Cracking the rental vacancy rate: A first-of-its-kind deep dive into the metric shaping housing markets
05 Dec 2025
New AHURI research has critically analysed private rental vacancy rates for the first time, exploring the metrics’ strengths and limitations, and how they are created and used.
The research revealed Australia’s approach to RVRs was unusual internationally and has implications for the public and private entities relying on the metric.
Analysis across 13 countries found most vacancy data was produced by governments and captured all unoccupied dwellings.
Australia meanwhile relied on private companies to produce the metric and generally focused on only vacant rentals.
Swinburne University Senior Research Fellow and study lead Margaret Reynolds said these companies based RVRs on surveys of property managers or rental properties advertised online.
“Different approaches result in different outcomes, and the methodologies used are often opaque,” Ms Reynolds said.
A comparison of two companies’ outputs showed average quarterly RVRs for smaller capital cities varied up to 1.8%. RVRs for larger capital cities were less variable.
“When a 3% vacancy rate is generally the benchmark for a ‘healthy’ rental market, variations between outputs can paint very different pictures,” Ms Reynolds said.
“This can have implications for state governments and developers, which take RVRs into consideration when deciding when and where to build housing.”
The common understanding that a 3% vacancy rate represented a market where supply and demand were balanced did not appear evidence-based.
“Vacancy rates vary greatly from city to city, suggesting a need for jurisdictionally-based benchmarks,” Ms Reynolds said.
“Only in Melbourne and Perth does the 3% benchmark appear to be a useful guide over the long-term.”
Limits to the metric
The tendency for RVRs to be based on administrative boundaries and single points in time also presented issues.
Researchers found if RVRs drilled down to smaller areas, and tracked over longer periods, they allowed policymakers to better understand market dynamics and trends.
“An area may have a low vacancy rate, but it might have been that way for a long time. It’s only an issue if there’s negative consequences, like sharp rent rises or displacement,” Ms Reynolds said.
“It’s often changes in the RVR, or movements away from market equilibrium, where supply and demand are imbalanced, that are most important.”
An analysis of Victoria's private rental market over 13 years was conducted to see how different geographies dealt with low vacancies. It showed rental markets self-corrected faster in Melbourne than regional areas.
Ms Reynolds said there were risks to using RVRs as a lone indicator of rental market health.

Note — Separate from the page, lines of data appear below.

File: config.mk
export PLATFORM = sky130hd
export DESIGN_NAME = isv_supervisor
export DESIGN_NICKNAME = d
export VERILOG_FILES = /design/src/common/isv_pkg.sv /design/src/common/isv_log_if.sv /design/src/rtl/isv_event_log.sv /design/src/rtl/isv_supervisor.sv
export SDC_FILE = /design/constraint.sdc
export NUM_CORES = 1
export LEC_CHECK = 0
export BUFFER_PORTS_ARGS = -buffer_cell sky130_fd_sc_hd__buf_4
export CAP_MARGIN = 10
export CORE_ASPECT_RATIO = 1.4
export CORE_MARGIN = 2
export CORE_UTILIZATION = 30
export CTS_BUF_LIST = sky130_fd_sc_hd__clkbuf_4 sky130_fd_sc_hd__clkbuf_8
export CTS_CLUSTER_SIZE = 25
export DETAILED_ROUTE_END_ITERATION = 6
export GPL_ROUTABILITY_DRIVEN = 0
export GPL_TIMING_DRIVEN = 0
export PLACE_DENSITY_LB_ADDON = 0.12
export SETUP_SLACK_MARGIN = 0.2
export SLEW_MARGIN = 10
export SYNTH_ARGS = -nofsm -noshare
export SYNTH_HDL_FRONTEND = slang
export SYNTH_SLANG_ARGS = --single-unit
File: constraint.sdc
create_clock -name CLK -period 4.13 [get_ports CLK]
set_input_delay 0.413 -clock CLK [delete_from_list [all_inputs] [get_ports CLK]]
set_output_delay 0.413 -clock CLK [all_outputs]
set_load 0.01 [all_outputs]
File: src/common/isv_pkg.sv
package isv_pkg;
   localparam int CLK_HZ = 125_000_000;
   localparam int TICK_CYCLES_DEF = CLK_HZ;
   localparam int NO_VALUE_SEC = 10;
   localparam int AVG_LONG_SEC = 10;
   localparam int ERR_HEAT_SEC = 3;
   localparam int HEAT_OFF_SEC = 10;
   localparam int REF_REACQ_SEC = 15;
   localparam int RESTART_DELAY_SEC = 3;
   localparam int BOOT_EXTRA_MS = 200;
   localparam int BOOT_EXTRA_CYCLES_DEF = CLK_HZ / 1000 * BOOT_EXTRA_MS;
   localparam int SECONDS_PER_HOUR = 3600;
   localparam int HOURS_WRAP = 100_000;
   localparam logic signed [15:0] HEAT_ON_TEMP_C10 = 16'sh0014;
   localparam logic signed [15:0] HEAT_OFF_TEMP_C10 = 16'sh0046;
   localparam logic [2:0] FILL_LOW_LIMIT = 3'h2;
   localparam logic [2:0] FILL_FULL_LIMIT = 3'h7;
   localparam int MIN_AUX_AVG_MS = 600;
   localparam logic [1:0] HEAT_OFF = 2'h0;
   localparam logic [1:0] HEAT_AUTO = 2'h1;
   localparam logic [1:0] HEAT_ON = 2'h2;
   localparam logic [1:0] AUX_NONE = 2'h0;
   localparam logic [1:0] AUX_HEAT_GATE = 2'h1;
   localparam logic [1:0] AUX_FULL_FLAG = 2'h2;
   localparam int EV_START = 0;
   localparam int EV_CONFIG = 1;
   localparam int EV_REFREG = 2;
   localparam int EV_NODATA = 3;
   localparam int EV_LOWFILL = 4;
   localparam int EV_COUNT = 5;
   localparam int HOURS_W = 17;
   localparam logic [2:0] BOOT_LOADER_BUS = 3'h0;
   localparam logic [2:0] BOOT_FAST_1 = 3'h1;
   localparam logic [2:0] BOOT_FAST_2 = 3'h2;
   localparam logic [2:0] BOOT_LOADER_XMODEM = 3'h3;
   localparam logic [1:0] LOG_HEADER = 2'h0;
   localparam logic [1:0] LOG_MASK = 2'h1;
   localparam logic [1:0] LOG_ENTRY = 2'h2;
   localparam logic [1:0] LOG_END = 2'h3;
   typedef enum {ISV_BOOT_HOLD, ISV_BOOT_DELAY, ISV_BOOT_LOADER, ISV_BOOT_APP} isv_boot_e;
   typedef enum {ISV_RD_IDLE, ISV_RD_HEAD, ISV_RD_MASK, ISV_RD_ENTRY, ISV_RD_END} isv_rd_e;
endpackage

File: src/common/isv_log_if.sv
`timescale 1ns/1ps
interface isv_log_if #(parameter int HOURS_W = 17);
   logic wr_en;
   logic [2:0] wr_code;
   logic [HOURS_W-1:0] wr_hours;
   logic rd_start;
   logic rd_ready;
   logic rd_valid;
   logic [1:0] rd_kind;
   logic [2:0] rd_code;
   logic [HOURS_W-1:0] rd_hours;
   modport owner (output wr_en, wr_code, wr_hours, rd_start, rd_ready, input rd_valid, rd_kind, rd_code, rd_hours);
   modport store (input wr_en, wr_code, wr_hours, rd_start, rd_ready, output rd_valid, rd_kind, rd_code, rd_hours);
endinterface

File: src/rtl/isv_event_log.sv
`timescale 1ns/1ps
module isv_event_log
   import isv_pkg::*;
#(
   parameter int DEPTH = 16
)(
   input wire logic clk,
   input wire logic arst_n,
   isv_log_if.store lg
);
   localparam int AW = $clog2(DEPTH);
   initial begin
      if (DEPTH < 2 || (1 << AW) != DEPTH) $error("DEPTH must be a power of two");
   end
   logic [2:0] code_mem [DEPTH];
   logic [HOURS_W-1:0] hours_mem [DEPTH];
   logic [AW-1:0] wr_ptr_r;
   logic [AW:0] count_r;
   logic [AW-1:0] rd_ptr_r;
   logic [AW:0] rd_left_r;
   isv_rd_e state_r;
   // ----------------------------------------
   // Circular store, oldest overwritten
   // ----------------------------------------
   always_ff @(posedge clk) begin
      if (lg.wr_en) begin
         code_mem[wr_ptr_r] <= lg.wr_code;
         hours_mem[wr_ptr_r] <= lg.wr_hours;
      end
   end
   always_ff @(posedge clk or negedge arst_n) begin
      if (!arst_n) begin
         wr_ptr_r <= '0;
         count_r <= '0;
      end else if (lg.wr_en) begin
         wr_ptr_r <= wr_ptr_r + 1'b1;
         if (count_r != (AW+1)'(DEPTH)) count_r <= count_r + 1'b1;
      end
   end
   // ----------------------------------------
   // Read-out sequence
   // ----------------------------------------
   always_ff @(posedge clk or negedge arst_n) begin
      if (!arst_n) begin
         state_r <= ISV_RD_IDLE;
         rd_ptr_r <= '0;
         rd_left_r <= '0;
      end else begin
         case (state_r)
            ISV_RD_IDLE: if (lg.rd_start) state_r <= ISV_RD_HEAD;
            ISV_RD_HEAD: if (lg.rd_ready) begin
               state_r <= ISV_RD_MASK;
               rd_ptr_r <= wr_ptr_r - count_r[AW-1:0];
               rd_left_r <= count_r;
            end
            ISV_RD_MASK: if (lg.rd_ready) state_r <= (rd_left_r == '0) ? ISV_RD_END : ISV_RD_ENTRY;
            ISV_RD_ENTRY: if (lg.rd_ready) begin
               rd_ptr_r <= rd_ptr_r + 1'b1;
               rd_left_r <= rd_left_r - 1'b1;
               if (rd_left_r == (AW+1)'(1)) state_r <= ISV_RD_END;
            end
            ISV_RD_END: if (lg.rd_ready) state_r <= ISV_RD_IDLE;
            default: state_r <= ISV_RD_IDLE;
         endcase
      end
   end
   always_comb begin
      lg.rd_valid = (state_r != ISV_RD_IDLE);
      lg.rd_code = 3'h0;
      lg.rd_hours = '0;
      case (state_r)
         ISV_RD_HEAD: lg.rd_kind = LOG_HEADER;
         ISV_RD_MASK: lg.rd_kind = LOG_MASK;
         ISV_RD_ENTRY: begin
            lg.rd_kind = LOG_ENTRY;
            lg.rd_code = code_mem[rd_ptr_r];
            lg.rd_hours = hours_mem[rd_ptr_r];
         end
         ISV_RD_END: lg.rd_kind = LOG_END;
         default: lg.rd_kind = LOG_HEADER;
      endcase
   end
endmodule

File: src/rtl/isv_supervisor.sv
`timescale 1ns/1ps
// Summary of operation
// - Short averaging: error after 10 s without a new value.
// - Long averaging: error when buffer holds under half the expected values.
// - Error with analog active forces outputs to min or max by select.
// - Error requests the error telegram and sets status error bits.
// - Auto heat on below 2 C or error lasting over 3 s.
// - Auto heat off 10 s after temperature above 7 C and error gone.
// - Mode zero holds heater off, mode two holds it on.
// - Aux pin level may permit or block heater when configured.
// - Hours counter in whole hours, wraps after about 11.4 years.
// - Mask weights: start 1, config 2, refs 4, data loss 8, low fill 16.
// - Events logged only when masked in, stamped with current hours.
// - Log query yields header, mask, events oldest first, end.
// - Every restart logs a system-start event.
// - Entering configuration mode logs an event.
// - 15 s without valid value re-acquires references and logs it.
// - No valid data for the set period logs data loss, then restarts.
// - Low-fill logged once below 2, re-armed only above 2.
// - Unlock then restart command restarts after about 3 s.
// - Nonzero mask lengthens boot by about 200 ms.
// - Aux function asserts pin when buffer fill above seven eighths.
// - Boot select 0 bus loader, 3 block-transfer CRC loader.
// - Loader first unless select 1 or 2; no peer starts firmware.
module isv_supervisor
   import isv_pkg::*;
#(
   parameter int TICK_CYCLES = TICK_CYCLES_DEF,
   parameter int BOOT_EXTRA_CYCLES = BOOT_EXTRA_CYCLES_DEF,
   parameter int LOG_DEPTH = 16,
   parameter int AVG_W = 16
)(
   input wire logic CLK,
   input wire logic ARST_N,
   input wire logic NEW_VALUE,
   input wire logic [AVG_W-1:0] AVERAGING_TIME,
   input wire logic [AVG_W-1:0] BUFFER_COUNT,
   input wire logic [2:0] FILL_OCTANT,
   input wire logic signed [15:0] VIRTUAL_TEMP_C10,
   input wire logic ANALOG_ACTIVE,
   input wire logic ERROR_LEVEL_SELECT,
   input wire logic ERROR_TELEGRAM_CONFIGURED,
   input wire logic [1:0] HEATER_MODE,
   input wire logic [1:0] AUX_PIN_FUNCTION,
   input wire logic AUX_GATE_ACTIVE_HIGH,
   input wire logic AUX_IO_PIN_IN,
   output logic AUX_IO_PIN_OUT,
   output logic AUX_IO_PIN_OE,
   input wire logic [EV_COUNT-1:0] EVENT_LOG_MASK,
   input wire logic CONFIG_MODE,
   input wire logic [AVG_W-1:0] NO_DATA_RESTART_PERIOD,
   input wire logic ACCESS_UNLOCK_COMMAND,
   input wire logic RESTART_COMMAND,
   input wire logic [2:0] BOOT_PATH_SELECT,
   input wire logic LOADER_PEER_FOUND,
   input wire logic LOADER_DONE,
   input wire logic EVENT_LOG_QUERY,
   input wire logic LOG_READY,
   output logic LOG_VALID,
   output logic [1:0] LOG_KIND,
   output logic [2:0] LOG_CODE,
   output logic [HOURS_W-1:0] LOG_HOURS,
   output logic [EV_COUNT-1:0] LOG_MASK_VALUE,
   output logic [HOURS_W-1:0] HOURS_COUNT,
   output logic ERROR_FLAG,
   output logic [1:0] STATUS_ERROR_BITS,
   output logic ANALOG_FORCE,
   output logic ANALOG_FORCE_MAX,
   output logic ERROR_TELEGRAM_REQ,
   output logic HEAT_CRITERION,
   output logic HEATER_ON,
   output logic REF_REACQUIRE,
   output logic LOADER_BUS_ACTIVE,
   output logic LOADER_XMODEM_ACTIVE,
   output logic APP_RUN
);
   localparam int TW = $clog2(TICK_CYCLES + 1);
   localparam int BW = $clog2(BOOT_EXTRA_CYCLES + 1);
   initial begin
      if (TICK_CYCLES < 1 || BOOT_EXTRA_CYCLES < 1) $error("Counts must be positive");
      if (AVG_W < 5 || AVG_W > 24) $error("AVG_W out of range");
   end
   function automatic logic [AVG_W-1:0] sat_inc(input logic [AVG_W-1:0] v);
      return (&v) ? v : v + 1'b1;
   endfunction
   // ----------------------------------------
   // Pin synchroniser and seconds tick
   // ----------------------------------------
   logic aux_meta_r, aux_sync_r;
   always_ff @(posedge CLK or negedge ARST_N) begin
      if (!ARST_N) begin
         aux_meta_r <= 1'b0;
         aux_sync_r <= 1'b0;
      end else begin
         aux_meta_r <= AUX_IO_PIN_IN;
         aux_sync_r <= aux_meta_r;
      end
   end
   logic [TW-1:0] tick_cnt_r;
   logic tick;
   assign tick = (tick_cnt_r == TW'(TICK_CYCLES - 1));
   always_ff @(posedge CLK or negedge ARST_N) begin
      if (!ARST_N) tick_cnt_r <= '0;
      else tick_cnt_r <= tick ? '0 : tick_cnt_r + 1'b1;
   end
   // ----------------------------------------
   // Boot sequencer and restart
   // ----------------------------------------
   isv_boot_e boot_r;
   logic restart;
   logic unlocked_r;
   logic restart_pend_r;
   logic [1:0] restart_sec_r;
   logic nodata_restart;
   logic [BW-1:0] boot_cnt_r;
   always_ff @(posedge CLK or negedge ARST_N) begin
      if (!ARST_N) begin
         unlocked_r <= 1'b0;
         restart_pend_r <= 1'b0;
         restart_sec_r <= '0;
      end else if (restart) begin
         unlocked_r <= 1'b0;
         restart_pend_r <= 1'b0;
         restart_sec_r <= '0;
      end else begin
         if (ACCESS_UNLOCK_COMMAND) unlocked_r <= 1'b1;
         if (RESTART_COMMAND && unlocked_r) restart_pend_r <= 1'b1;
         if (restart_pend_r && tick) restart_sec_r <= restart_sec_r + 1'b1;
      end
   end
   assign restart = (restart_pend_r && tick && restart_sec_r == 2'(RESTART_DELAY_SEC - 1))
                    || nodata_restart;
   always_ff @(posedge CLK or negedge ARST_N) begin
      if (!ARST_N) begin
         boot_r <= ISV_BOOT_HOLD;
         boot_cnt_r <= '0;
      end else if (restart) begin
         boot_r <= ISV_BOOT_HOLD;
         boot_cnt_r <= '0;
      end else begin
         case (boot_r)
            ISV_BOOT_HOLD: boot_r <= (EVENT_LOG_MASK != '0) ? ISV_BOOT_DELAY : ISV_BOOT_LOADER;
            ISV_BOOT_DELAY: begin
               boot_cnt_r <= boot_cnt_r + 1'b1;
               if (boot_cnt_r == BW'(BOOT_EXTRA_CYCLES - 1)) boot_r <= ISV_BOOT_LOADER;
            end
            ISV_BOOT_LOADER: begin
               if (BOOT_PATH_SELECT == BOOT_FAST_1 || BOOT_PATH_SELECT == BOOT_FAST_2) boot_r <= ISV_BOOT_APP;
               else if (!LOADER_PEER_FOUND || LOADER_DONE) boot_r <= ISV_BOOT_APP;
            end
            ISV_BOOT_APP: boot_r <= ISV_BOOT_APP;
            default: boot_r <= ISV_BOOT_HOLD;
         endcase
      end
   end
   logic in_loader;
   assign in_loader = (boot_r == ISV_BOOT_LOADER) && BOOT_PATH_SELECT != BOOT_FAST_1
                      && BOOT_PATH_SELECT != BOOT_FAST_2;
   assign LOADER_BUS_ACTIVE = in_loader && BOOT_PATH_SELECT == BOOT_LOADER_BUS;
   assign LOADER_XMODEM_ACTIVE = in_loader && BOOT_PATH_SELECT == BOOT_LOADER_XMODEM;
   assign APP_RUN = (boot_r == ISV_BOOT_APP);
   // ----------------------------------------
   // Acquisition fault detection
   // ----------------------------------------
   logic [AVG_W-1:0] stale_sec_r;
   logic error_r;
   always_ff @(posedge CLK or negedge ARST_N) begin
      if (!ARST_N) stale_sec_r <= '0;
      else if (NEW_VALUE || restart) stale_sec_r <= '0;
      else if (tick) stale_sec_r <= sat_inc(stale_sec_r);
   end
   logic long_avg;
   assign long_avg = (AVERAGING_TIME >= AVG_W'(AVG_LONG_SEC));
   always_ff @(posedge CLK or negedge ARST_N) begin
      if (!ARST_N) error_r <= 1'b0;
      else if (!APP_RUN) error_r <= 1'b0;
      else if (long_avg) error_r <= ({BUFFER_COUNT, 1'b0} < {1'b0, AVERAGING_TIME});
      else error_r <= (stale_sec_r >= AVG_W'(NO_VALUE_SEC));
   end
   assign ERROR_FLAG = error_r;
   assign STATUS_ERROR_BITS = {1'b0, error_r};
   assign ERROR_TELEGRAM_REQ = error_r && ERROR_TELEGRAM_CONFIGURED;
   assign ANALOG_FORCE = error_r && ANALOG_ACTIVE;
   assign ANALOG_FORCE_MAX = ERROR_LEVEL_SELECT;
   // ----------------------------------------
   // Heating controller
   // ----------------------------------------
   logic [2:0] err_sec_r;
   logic [3:0] off_sec_r;
   logic auto_heat_r;
   logic heat_crit;
   logic off_cond;
   assign heat_crit = (VIRTUAL_TEMP_C10 < HEAT_ON_TEMP_C10) || (err_sec_r > 3'(ERR_HEAT_SEC));
   // Both conditions required; either alone keeps heating
   assign off_cond = (VIRTUAL_TEMP_C10 > HEAT_OFF_TEMP_C10) && !error_r;
   always_ff @(posedge CLK or negedge ARST_N) begin
      if (!ARST_N) err_sec_r <= '0;
      else if (!error_r) err_sec_r <= '0;
      else if (tick && err_sec_r != 3'h7) err_sec_r <= err_sec_r + 1'b1;
   end
   always_ff @(posedge CLK or negedge ARST_N) begin
      if (!ARST_N) begin
         auto_heat_r <= 1'b0;
         off_sec_r <= '0;
      end else if (heat_crit) begin
         auto_heat_r <= 1'b1;
         off_sec_r <= '0;
      end else if (!off_cond) begin
         off_sec_r <= '0;
      end else if (auto_heat_r && tick) begin
         if (off_sec_r == 4'(HEAT_OFF_SEC - 1)) begin
            auto_heat_r <= 1'b0;
            off_sec_r <= '0;
         end else begin
            off_sec_r <= off_sec_r + 1'b1;
         end
      end
   end
   logic heat_permit;
   assign heat_permit = (AUX_PIN_FUNCTION != AUX_HEAT_GATE) || (aux_sync_r == AUX_GATE_ACTIVE_HIGH);
   logic heat_want;
   always_comb begin
      case (HEATER_MODE)
         HEAT_OFF: heat_want = 1'b0;
         HEAT_AUTO: heat_want = auto_heat_r;
         HEAT_ON: heat_want = 1'b1;
         default: heat_want = 1'b0;
      endcase
   end
   always_ff @(posedge CLK or negedge ARST_N) begin
      if (!ARST_N) HEATER_ON <= 1'b0;
      else HEATER_ON <= heat_want && heat_permit;
   end
   assign HEAT_CRITERION = heat_crit;
   // ----------------------------------------
   // Aux pin full flag
   // ----------------------------------------
   // Host must keep averaging time at 600 ms or more here
   always_ff @(posedge CLK or negedge ARST_N) begin
      if (!ARST_N) AUX_IO_PIN_OUT <= 1'b0;
      else AUX_IO_PIN_OUT <= (FILL_OCTANT == FILL_FULL_LIMIT);
   end
   assign AUX_IO_PIN_OE = (AUX_PIN_FUNCTION == AUX_FULL_FLAG);
   // ----------------------------------------
   // Operating hours
   // ----------------------------------------
   logic [11:0] sec_in_hour_r;
   logic [HOURS_W-1:0] hours_r;
   always_ff @(posedge CLK or negedge ARST_N) begin
      if (!ARST_N) begin
         sec_in_hour_r <= '0;
         hours_r <= '0;
      end else if (tick) begin
         if (sec_in_hour_r == 12'(SECONDS_PER_HOUR - 1)) begin
            sec_in_hour_r <= '0;
            hours_r <= (hours_r == HOURS_W'(HOURS_WRAP - 1)) ? '0 : hours_r + 1'b1;
         end else begin
            sec_in_hour_r <= sec_in_hour_r + 1'b1;
         end
      end
   end
   assign HOURS_COUNT = hours_r;
   // ----------------------------------------
   // Event sources
   // ----------------------------------------
   logic [EV_COUNT-1:0] ev_pend_r;
   logic [EV_COUNT-1:0] ev_raise;
   logic cfg_d_r, low_armed_r, boot_seen_r;
   logic ref_fire, nodata_fire;
   assign ref_fire = APP_RUN && tick && stale_sec_r == AVG_W'(REF_REACQ_SEC - 1);
   assign nodata_fire = APP_RUN && tick && NO_DATA_RESTART_PERIOD != '0
                        && stale_sec_r == NO_DATA_RESTART_PERIOD - 1'b1;
   always_ff @(posedge CLK or negedge ARST_N) begin
      if (!ARST_N) begin
         cfg_d_r <= 1'b0;
         low_armed_r <= 1'b1;
         boot_seen_r <= 1'b0;
         REF_REACQUIRE <= 1'b0;
         nodata_restart <= 1'b0;
      end else begin
         cfg_d_r <= CONFIG_MODE;
         boot_seen_r <= !restart && (boot_seen_r || boot_r == ISV_BOOT_HOLD);
         REF_REACQUIRE <= ref_fire;
         nodata_restart <= nodata_fire;
         if (FILL_OCTANT < FILL_LOW_LIMIT) low_armed_r <= 1'b0;
         else if (FILL_OCTANT > FILL_LOW_LIMIT) low_armed_r <= 1'b1;
      end
   end
   always_comb begin
      ev_raise = '0;
      ev_raise[EV_START] = (boot_r == ISV_BOOT_HOLD) && !boot_seen_r;
      ev_raise[EV_CONFIG] = CONFIG_MODE && !cfg_d_r;
      ev_raise[EV_REFREG] = ref_fire;
      ev_raise[EV_NODATA] = nodata_fire;
      ev_raise[EV_LOWFILL] = low_armed_r && (FILL_OCTANT < FILL_LOW_LIMIT);
   end
   // ----------------------------------------
   // Log writer, one event per cycle
   // ----------------------------------------
   logic [2:0] wr_sel;
   logic wr_any;
   always_comb begin
      wr_sel = 3'h0;
      wr_any = 1'b0;
      for (int i = EV_COUNT - 1; i >= 0; i--) begin
         if (ev_pend_r[i]) begin
            wr_sel = 3'(i);
            wr_any = 1'b1;
         end
      end
   end
   always_ff @(posedge CLK or negedge ARST_N) begin
      if (!ARST_N) ev_pend_r <= '0;
      else ev_pend_r <= (ev_pend_r & ~(wr_any ? (EV_COUNT'(1) << wr_sel) : '0))
                        | (ev_raise & EVENT_LOG_MASK);
   end
   isv_log_if #(.HOURS_W(HOURS_W)) lg();
   assign lg.wr_en = wr_any;
   assign lg.wr_code = wr_sel;
   assign lg.wr_hours = hours_r;
   assign lg.rd_start = EVENT_LOG_QUERY;
   assign lg.rd_ready = LOG_READY;
   isv_event_log #(.DEPTH(LOG_DEPTH)) u_log (
      .clk(CLK),
      .arst_n(ARST_N),
      .lg(lg.store)
   );
   assign LOG_VALID = lg.rd_valid;
   assign LOG_KIND = lg.rd_kind;
   assign LOG_CODE = lg.rd_code;
   assign LOG_HOURS = lg.rd_hours;
   assign LOG_MASK_VALUE = EVENT_LOG_MASK;
endmodule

“An increasing RVR could be seen as markets self-correcting, but actually be the result of people dropping out of the market and becoming homeless, or overcrowding.”
An unaffordable insight for many
There were advantages to having companies produce RVRs, including the ability to purchase off-the-shelf products.
However, Ms Reynolds said commodification of property data meant those who couldn’t pay, like advocacy groups and individual consumers, were left without insights.
There were options for creating publicly available RVRs in Australia.
Analysis of Victorian rental bond data showed it could be used to create an RVR that tracked well against those provided by companies – although inconsistent management of bond data between states limits use of this approach nationally.
The research was undertaken for AHURI by researchers from Swinburne University of Technology and Western Sydney University.